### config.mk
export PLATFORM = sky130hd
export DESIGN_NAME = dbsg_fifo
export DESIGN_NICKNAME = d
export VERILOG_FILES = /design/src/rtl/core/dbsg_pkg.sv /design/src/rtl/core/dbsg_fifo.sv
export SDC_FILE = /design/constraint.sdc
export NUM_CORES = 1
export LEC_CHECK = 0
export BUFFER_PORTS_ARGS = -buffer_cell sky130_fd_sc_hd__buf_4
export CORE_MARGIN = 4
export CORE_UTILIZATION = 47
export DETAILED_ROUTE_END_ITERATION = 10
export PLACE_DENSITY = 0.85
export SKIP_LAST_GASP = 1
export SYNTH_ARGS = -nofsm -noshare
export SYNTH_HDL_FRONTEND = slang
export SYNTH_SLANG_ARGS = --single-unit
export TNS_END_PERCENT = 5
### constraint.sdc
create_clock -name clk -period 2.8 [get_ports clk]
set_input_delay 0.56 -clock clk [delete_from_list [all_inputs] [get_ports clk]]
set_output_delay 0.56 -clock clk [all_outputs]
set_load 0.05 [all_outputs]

────────

PROBLEM TO WORK ON:
Give again the closing portion of the entries, from the line with "export SYNTH_ARGS = -nofsm -noshare" through the last line. Keep it exact and add nothing.

RESPONSE:
export SYNTH_ARGS = -nofsm -noshare
export SYNTH_HDL_FRONTEND = slang
export SYNTH_SLANG_ARGS = --single-unit
export TNS_END_PERCENT = 5
### constraint.sdc
create_clock -name clk -period 2.8 [get_ports clk]
set_input_delay 0.56 -clock clk [delete_from_list [all_inputs] [get_ports clk]]
set_output_delay 0.56 -clock clk [all_outputs]
set_load 0.05 [all_outputs]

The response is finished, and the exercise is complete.